In this post, we’d like to share our real-world experience optimizing a Java application that controlled robots in a warehouse. This application would instruct the robots in the warehouse about the actions to be performed. Based on these instructions, the robots perform their work in the warehouse. At times this app would slow down and not give instructions to the robots. If the robots did not receive instructions from the application, they would start making decisions on their own, which would cause them to behave degenerately, which in turn would affect delivery and shipments in the warehouse.
A long break in garbage collection
The best way to start troubleshooting a Java application’s performance is to study its Garbage Collection performance. This is even more true when the application suffers from slowdowns. We took this application’s garbage collection log file and loaded it into the GCeasy tool. (Note: The garbage collection log contains vital statistics that most monitoring tools do not display, and adds almost no overhead to your application. Therefore, it is a best practice to enable garbage collection logging on all your production instances). The tool analyzed the garbage collection log and immediately generated this insightful GC log analysis report.
The tool displayed various interesting metrics and graphs. The garbage collection pause time graph in the report is of most interest to our discussion. Below is that chart:
Whenever the Garbage Collection event is fired, it pauses the entire application. During this pause period, no user transactions will be processed. All transactions in progress will be stopped. From the graph above, you can notice that at 11:35 a.m., the peak traffic time, the Garbage Collection event paused the entire application for 329 seconds (ie 5 minutes and 29 seconds). This means that during the entire 5+ minute window, all robots would not receive any instructions from this application. Decisions would be made autonomously, causing disruptions in business.
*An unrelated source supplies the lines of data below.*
### src/rtl/pllc_mult_split.sv
module pllc_mult_split
  import pllc_pkg::*;
(
  input  logic [CNT_W-1:0] m_int,
  output mult_split_t      split
);
  always_comb split = split_mult(m_int);
endmodule

### src/rtl/pllc_freq_calc.sv
module pllc_freq_calc
  import pllc_pkg::*;
(
  input  logic              clk,
  input  logic              rst_n,
  input  logic              start,
  input  logic [FREQ_W-1:0] freq_hz,
  output logic              res_valid,
  output logic              res_error,
  output logic [CNT_W-1:0]  c_count,
  output logic              vco_div2,
  output logic              n_bypass,
  output logic [CNT_W-1:0]  m_high,
  output logic [CNT_W-1:0]  m_low,
  output logic              m_odd,
  output logic [FRAC_W-1:0] m_frac
);
  calc_state_e       state_q;
  logic [FREQ_W-1:0] freq_q;
  logic              low_q;
  logic [CNT_W-1:0]  c_q;
  logic [CNT_W-1:0]  mint_q;

  logic              in_range, low_band;
  logic [FREQ_W-1:0] numer;
  mult_split_t       split;

  logic              div_go, div_busy, div_done;
  logic [DIV_W-1:0]  div_a, div_b, div_quo, div_rem;
  logic              calc_busy;

  assign calc_busy = state_q != ST_IDLE;

  pllc_band_sel u_band (
    .freq     (freq_hz),
    .in_range (in_range),
    .low_band (low_band),
    .numer    (numer)
  );

  pllc_mult_split u_split (
    .m_int (mint_q),
    .split (split)
  );

  pllc_divider #(.W(DIV_W)) u_div (
    .clk       (clk),
    .rst_n     (rst_n),
    .go        (div_go),
    .dividend  (div_a),
    .divisor   (div_b),
    .busy      (div_busy),
    .done      (div_done),
    .quotient  (div_quo),
    .remainder (div_rem)
  );

  always_comb begin
    div_go = 1'b0;
    div_a  = '0;
    div_b  = '0;
    unique case (state_q)
      ST_IDLE: if (start && in_range) begin
        div_go = 1'b1;
        div_a  = DIV_W'(numer);
        div_b  = DIV_W'(freq_hz);
      end
      ST_CDIV: if (div_done) begin
        div_go = 1'b1;
        div_a  = vco_of(freq_q, div_quo[CNT_W-1:0], low_q);
        div_b  = DIV_W'(REF_HZ);
      end
      ST_MDIV: if (div_done) begin
        div_go = 1'b1;
        div_a  = div_rem << FRAC_W;
        div_b  = DIV_W'(REF_HZ);
      end
      default: ;
    endcase
  end

  always_ff @(posedge clk) begin
    if (!rst_n) begin
      state_q   <= ST_IDLE;
      freq_q    <= '0;
      low_q     <= 1'b0;
      c_q       <= '0;
      mint_q    <= '0;
      res_valid <= 1'b0;
      res_error <= 1'b0;
      c_count   <= '0;
      vco_div2  <= 1'b0;
      n_bypass  <= 1'b0;
      m_high    <= '0;
      m_low     <= '0;
      m_odd     <= 1'b0;
      m_frac    <= '0;
    end else begin
      res_valid <= 1'b0;
      res_error <= 1'b0;
      unique case (state_q)
        ST_IDLE: if (start) begin
          if (in_range) begin
            freq_q  <= freq_hz;
            low_q   <= low_band;
            state_q <= ST_CDIV;
          end else begin
            res_valid <= 1'b1;
            res_error <= 1'b1;
          end
        end
        ST_CDIV: if (div_done) begin
          c_q     <= div_quo[CNT_W-1:0];
          state_q <= ST_MDIV;
        end
        ST_MDIV: if (div_done) begin
          mint_q  <= div_quo[CNT_W-1:0];
          state_q <= ST_KDIV;
        end
        ST_KDIV: if (div_done) begin
          c_count   <= c_q;
          vco_div2  <= low_q;
          n_bypass  <= !low_q;
          m_high    <= split.hi;
          m_low     <= split.lo;
          m_odd     <= split.odd;
          m_frac    <= div_quo[FRAC_W-1:0];
          res_valid <= 1'b1;
          state_q   <= ST_IDLE;
        end
        default: state_q <= ST_IDLE;
      endcase
    end
  end
endmodule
What causes a long GC pause?
Two main reasons caused such a long pause in garbage collection:
- Large stack size: The application is configured to work with a heap size of 126 GB. Typically, when the pile is large, the garbage collection time will also be longer. Because a lot of objects would accumulate and it would take a long time to exorcise them from memory.
- CMS (Concurrent Mark and Sweep) algorithm: The CMS GC algorithm works well and is suitable for several applications, however, its main drawback is the occasional long GC pause. The CMS GC algorithm does not always cause long GC pauses, most of its GC pauses are in the acceptable range, but it occasionally causes long GC pauses due to heap fragmentation, which can last for several seconds (sometimes even minutes) as in this situation.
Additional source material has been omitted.